Deputy Prime Minister of Croatia
- In office 23 December 2011 – 14 November 2012 Serving with Neven Mimica, Branko Grčić and Milanka Opačić
- Prime Minister: Zoran Milanović
- Preceded by: Slobodan Uzelac Domagoj Ivan Milošević
- Succeeded by: Vesna Pusić

Minister of Economy
- In office 23 December 2011 – 14 November 2012
- Prime Minister: Zoran Milanović
- Preceded by: Đuro Popijač
- Succeeded by: Ivan Vrdoljak

Minister of Public Works, Construction and Reconstruction
- In office 27 January 2000 – 23 December 2003
- Prime Minister: Ivica Račan
- Preceded by: Position established
- Succeeded by: Position abolished

President of the People's Party – Reformists
- Incumbent
- Assumed office 28 September 2014
- Preceded by: Position established

President of the Croatian People's Party
- In office 2008–2013
- Preceded by: Vesna Pusić
- Succeeded by: Vesna Pusić
- In office 1995–2000
- Preceded by: Savka Dabčević-Kučar
- Succeeded by: Vesna Pusić

Personal details
- Born: 11 May 1949 (age 77) Zagreb, PR Croatia, FPR Yugoslavia (modern Croatia)
- Party: NS-R (2013–present) HNS (1990–2013)
- Education: University of Zagreb
- Awards: Order of Duke Domagoj

Military service
- Allegiance: Croatia
- Branch/service: Croatian Army
- Years of service: 2001–present
- Rank: Honorary brigadier

= Radimir Čačić =

Croatian politician and businessman

Radimir Čačić (/hr/; born 11 May 1949) is a Croatian politician and businessman who has been President of the People's Party – Reformists (NS-R) since the party's formation in 2014, as well as Prefect of Varaždin County from 2017 to 2021.

Čačić previously served as President of the Croatian People's Party (HNS) between 1995 and 2000. Following the 2000 Croatian parliamentary election, he became part of the first cabinet of Ivica Račan where he notably spearheaded the construction of motorways.

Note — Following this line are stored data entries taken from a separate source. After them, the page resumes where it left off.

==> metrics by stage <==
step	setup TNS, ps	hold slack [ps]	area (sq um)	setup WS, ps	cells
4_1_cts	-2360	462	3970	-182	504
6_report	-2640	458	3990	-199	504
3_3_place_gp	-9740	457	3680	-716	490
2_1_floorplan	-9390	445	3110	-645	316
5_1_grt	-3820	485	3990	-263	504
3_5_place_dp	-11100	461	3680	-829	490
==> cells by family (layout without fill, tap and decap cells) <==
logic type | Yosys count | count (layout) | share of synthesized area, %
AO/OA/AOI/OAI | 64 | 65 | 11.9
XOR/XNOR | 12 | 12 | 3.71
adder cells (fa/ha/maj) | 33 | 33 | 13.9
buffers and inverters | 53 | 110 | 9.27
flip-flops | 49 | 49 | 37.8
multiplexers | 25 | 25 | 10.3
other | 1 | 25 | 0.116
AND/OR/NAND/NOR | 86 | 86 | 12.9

He was elected president of the HNS again in 2008. Following the 2011 parliamentary election, as the leader of the second-largest party in the four-party Kukuriku coalition alliance, Čačić became Deputy Prime Minister, as well as Minister of Economy, in the cabinet of Zoran Milanović.

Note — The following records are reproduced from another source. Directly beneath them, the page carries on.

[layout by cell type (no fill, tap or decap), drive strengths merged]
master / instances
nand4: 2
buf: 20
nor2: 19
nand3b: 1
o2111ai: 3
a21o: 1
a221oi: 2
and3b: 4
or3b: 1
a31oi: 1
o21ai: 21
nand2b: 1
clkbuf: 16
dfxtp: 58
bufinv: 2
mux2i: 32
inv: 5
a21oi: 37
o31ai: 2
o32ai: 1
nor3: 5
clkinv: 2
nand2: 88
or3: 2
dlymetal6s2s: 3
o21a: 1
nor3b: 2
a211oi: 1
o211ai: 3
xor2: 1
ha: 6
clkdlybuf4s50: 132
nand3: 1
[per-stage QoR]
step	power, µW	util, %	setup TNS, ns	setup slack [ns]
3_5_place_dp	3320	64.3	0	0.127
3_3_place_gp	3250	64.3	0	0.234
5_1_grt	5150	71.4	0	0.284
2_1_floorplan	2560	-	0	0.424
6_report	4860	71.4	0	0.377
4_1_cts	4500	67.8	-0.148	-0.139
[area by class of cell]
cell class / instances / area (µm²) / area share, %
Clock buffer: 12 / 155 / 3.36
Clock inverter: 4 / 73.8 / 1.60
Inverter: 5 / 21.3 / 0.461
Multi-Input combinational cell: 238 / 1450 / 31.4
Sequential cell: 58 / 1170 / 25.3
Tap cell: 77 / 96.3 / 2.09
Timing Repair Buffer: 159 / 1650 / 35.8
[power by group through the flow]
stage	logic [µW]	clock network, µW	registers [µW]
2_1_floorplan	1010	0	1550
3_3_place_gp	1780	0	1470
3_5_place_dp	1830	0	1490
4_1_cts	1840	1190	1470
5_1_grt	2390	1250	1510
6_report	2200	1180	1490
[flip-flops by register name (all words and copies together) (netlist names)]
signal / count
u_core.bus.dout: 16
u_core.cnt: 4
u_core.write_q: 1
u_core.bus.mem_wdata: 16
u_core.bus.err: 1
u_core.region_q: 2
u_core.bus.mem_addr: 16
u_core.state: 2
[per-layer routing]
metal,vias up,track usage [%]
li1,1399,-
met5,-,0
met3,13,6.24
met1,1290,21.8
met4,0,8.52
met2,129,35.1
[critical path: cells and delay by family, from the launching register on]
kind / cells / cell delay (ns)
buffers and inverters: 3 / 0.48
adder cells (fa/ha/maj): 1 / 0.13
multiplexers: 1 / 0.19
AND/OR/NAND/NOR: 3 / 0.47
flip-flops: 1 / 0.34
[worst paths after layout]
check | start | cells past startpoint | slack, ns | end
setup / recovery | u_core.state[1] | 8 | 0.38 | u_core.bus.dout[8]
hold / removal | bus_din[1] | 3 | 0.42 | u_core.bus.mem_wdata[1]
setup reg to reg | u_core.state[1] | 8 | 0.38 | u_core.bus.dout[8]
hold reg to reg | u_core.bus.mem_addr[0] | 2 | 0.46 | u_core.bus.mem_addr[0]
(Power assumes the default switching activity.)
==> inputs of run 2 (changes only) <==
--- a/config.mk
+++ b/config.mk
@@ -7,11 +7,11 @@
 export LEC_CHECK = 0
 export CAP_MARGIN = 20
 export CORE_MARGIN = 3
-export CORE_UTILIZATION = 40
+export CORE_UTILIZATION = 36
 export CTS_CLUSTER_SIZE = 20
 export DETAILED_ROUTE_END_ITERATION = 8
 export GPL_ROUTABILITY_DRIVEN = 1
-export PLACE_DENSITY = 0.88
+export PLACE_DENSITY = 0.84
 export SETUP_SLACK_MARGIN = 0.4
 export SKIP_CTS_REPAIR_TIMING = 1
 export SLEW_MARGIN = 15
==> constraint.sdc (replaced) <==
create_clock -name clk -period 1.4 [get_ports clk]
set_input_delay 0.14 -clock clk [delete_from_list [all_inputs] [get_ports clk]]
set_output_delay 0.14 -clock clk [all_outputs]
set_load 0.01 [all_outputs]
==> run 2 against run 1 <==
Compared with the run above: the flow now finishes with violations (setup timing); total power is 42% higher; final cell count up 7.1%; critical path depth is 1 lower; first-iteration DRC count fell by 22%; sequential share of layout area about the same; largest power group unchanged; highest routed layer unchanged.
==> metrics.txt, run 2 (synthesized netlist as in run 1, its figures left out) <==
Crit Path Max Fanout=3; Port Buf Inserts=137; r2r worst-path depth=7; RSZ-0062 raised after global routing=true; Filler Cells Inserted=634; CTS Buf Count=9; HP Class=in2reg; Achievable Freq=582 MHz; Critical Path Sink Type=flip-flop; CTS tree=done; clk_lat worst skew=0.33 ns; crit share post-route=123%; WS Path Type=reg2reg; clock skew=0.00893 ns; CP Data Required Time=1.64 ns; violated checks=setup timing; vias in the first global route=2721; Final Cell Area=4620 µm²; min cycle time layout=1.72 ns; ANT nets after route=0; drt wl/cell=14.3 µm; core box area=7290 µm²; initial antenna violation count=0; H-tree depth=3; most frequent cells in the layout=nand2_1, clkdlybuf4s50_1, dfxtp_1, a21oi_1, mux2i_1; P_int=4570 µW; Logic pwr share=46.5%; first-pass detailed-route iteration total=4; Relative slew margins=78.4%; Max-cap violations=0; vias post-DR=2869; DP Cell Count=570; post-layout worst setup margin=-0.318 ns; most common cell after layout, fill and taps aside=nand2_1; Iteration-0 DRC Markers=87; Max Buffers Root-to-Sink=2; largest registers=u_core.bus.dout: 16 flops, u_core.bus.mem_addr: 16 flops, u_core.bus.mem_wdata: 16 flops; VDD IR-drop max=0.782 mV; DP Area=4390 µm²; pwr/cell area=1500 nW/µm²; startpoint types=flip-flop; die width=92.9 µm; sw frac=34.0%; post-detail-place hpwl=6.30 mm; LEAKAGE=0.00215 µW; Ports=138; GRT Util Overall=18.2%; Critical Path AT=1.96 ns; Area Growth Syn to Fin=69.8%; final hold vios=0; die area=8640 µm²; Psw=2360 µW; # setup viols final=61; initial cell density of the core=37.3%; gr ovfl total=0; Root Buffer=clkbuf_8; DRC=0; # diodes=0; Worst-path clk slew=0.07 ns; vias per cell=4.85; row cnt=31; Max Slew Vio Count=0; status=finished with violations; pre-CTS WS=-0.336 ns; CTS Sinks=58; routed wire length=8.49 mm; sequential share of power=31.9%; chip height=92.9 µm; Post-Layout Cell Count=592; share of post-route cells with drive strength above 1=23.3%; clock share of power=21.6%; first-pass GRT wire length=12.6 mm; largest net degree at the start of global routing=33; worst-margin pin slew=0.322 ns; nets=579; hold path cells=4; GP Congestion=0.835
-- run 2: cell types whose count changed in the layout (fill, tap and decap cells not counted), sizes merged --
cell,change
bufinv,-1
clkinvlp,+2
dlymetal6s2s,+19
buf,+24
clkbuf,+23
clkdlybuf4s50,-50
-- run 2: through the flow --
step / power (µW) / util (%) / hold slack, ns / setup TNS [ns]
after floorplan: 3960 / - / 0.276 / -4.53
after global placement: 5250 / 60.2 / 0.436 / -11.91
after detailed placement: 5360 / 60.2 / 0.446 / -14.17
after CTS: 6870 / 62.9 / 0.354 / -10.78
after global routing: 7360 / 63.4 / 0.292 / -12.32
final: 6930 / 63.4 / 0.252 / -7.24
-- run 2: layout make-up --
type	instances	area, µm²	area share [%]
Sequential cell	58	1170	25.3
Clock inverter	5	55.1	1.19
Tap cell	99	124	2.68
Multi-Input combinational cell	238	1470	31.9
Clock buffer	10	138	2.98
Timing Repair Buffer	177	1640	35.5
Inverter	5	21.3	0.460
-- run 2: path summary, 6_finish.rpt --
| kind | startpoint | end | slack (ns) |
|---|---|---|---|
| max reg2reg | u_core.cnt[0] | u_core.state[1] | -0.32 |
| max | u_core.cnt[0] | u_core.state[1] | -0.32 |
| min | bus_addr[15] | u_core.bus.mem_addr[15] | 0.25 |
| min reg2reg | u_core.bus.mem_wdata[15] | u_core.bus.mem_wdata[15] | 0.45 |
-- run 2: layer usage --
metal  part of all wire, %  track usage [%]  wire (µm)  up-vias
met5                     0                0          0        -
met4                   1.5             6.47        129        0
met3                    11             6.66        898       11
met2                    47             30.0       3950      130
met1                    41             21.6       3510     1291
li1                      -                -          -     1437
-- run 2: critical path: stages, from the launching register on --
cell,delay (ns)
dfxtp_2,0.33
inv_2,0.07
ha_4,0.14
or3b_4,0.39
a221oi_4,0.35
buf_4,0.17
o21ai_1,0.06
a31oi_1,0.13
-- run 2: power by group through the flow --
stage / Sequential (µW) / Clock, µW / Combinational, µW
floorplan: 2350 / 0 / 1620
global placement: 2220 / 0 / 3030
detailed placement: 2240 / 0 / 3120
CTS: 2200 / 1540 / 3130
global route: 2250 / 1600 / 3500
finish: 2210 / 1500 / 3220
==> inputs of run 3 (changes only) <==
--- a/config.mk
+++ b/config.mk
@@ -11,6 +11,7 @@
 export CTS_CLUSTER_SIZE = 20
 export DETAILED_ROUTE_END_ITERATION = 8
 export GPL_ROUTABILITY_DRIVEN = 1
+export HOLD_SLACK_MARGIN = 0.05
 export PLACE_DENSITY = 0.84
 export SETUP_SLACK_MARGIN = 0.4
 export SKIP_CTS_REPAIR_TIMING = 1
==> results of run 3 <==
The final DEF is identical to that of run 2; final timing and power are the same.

After causing a car crash that resulted in two fatalities, a Hungarian court sentenced him to 22 months in prison in November 2012. He resigned from his government post, and was ejected from the HNS in 2013. After serving his prison sentence, Čačić returned to politics with a new political party, the People's Party – Reformists. In 2017 he was elected the prefect of Varaždin County for the second time.

== Early life ==
After graduating from the Faculty of Architecture at the University of Zagreb in 1973, he worked for a Zagreb company before moving to Varaždin and joining the construction company Zagorje. Together with several partners, in 1979 he left Zagorje and founded the construction company DP Coning. In 1989, the Yugoslav Chamber of Commerce awarded him with the title of manager of the year. Čačić amassed considerable wealth in the process, and when the laws were changed in March 1989 to allow for privatization, he spent 750,000 German marks to buy a 25% stake in his old company Zagorje, and later merged the two companies, with some jobs being lost in the process.

== Political career ==

=== 1990s ===
He first entered politics in the Coalition of People's Accord (KNS) in 1989, but with no electoral success. In 1990 and 1991, with Čačić as the director, Coning was involved in a failed construction project in Dubrovnik.

During the Croatian War of Independence, Čačić was a brigadier of the fledgling Croatian Army. In the Battle of the Barracks, he led the September 1991 negotiations with the Yugoslav People's Army to abandon the Varaždin barracks and was used as a hostage to make sure disarmed army members were safely escorted to Serbia. He was later awarded the Homeland War Memorial Medal and the Order of Duke Domagoj.

In 1991–92, Coning was involved in another much larger failed construction project in Israel, for which the company was later involved in multimillion-dollar lawsuits. DP Coning was transformed into Coning holding with several daughter companies, and the Holding was later renamed Ingprojekt. This transaction was later undone in a court of law, but Čačić had since sold or transferred his stakes in the Coning companies to a legal firm. Čačić's business affairs were commonly used against him when he became more active in politics, and for the Israel case he was once defamed by Miroslav Rožić. By 1995, he was one of the few Croatian politicians who were wealthy prior to entering a public office, although his wealth would later multiply during the course of his political activity.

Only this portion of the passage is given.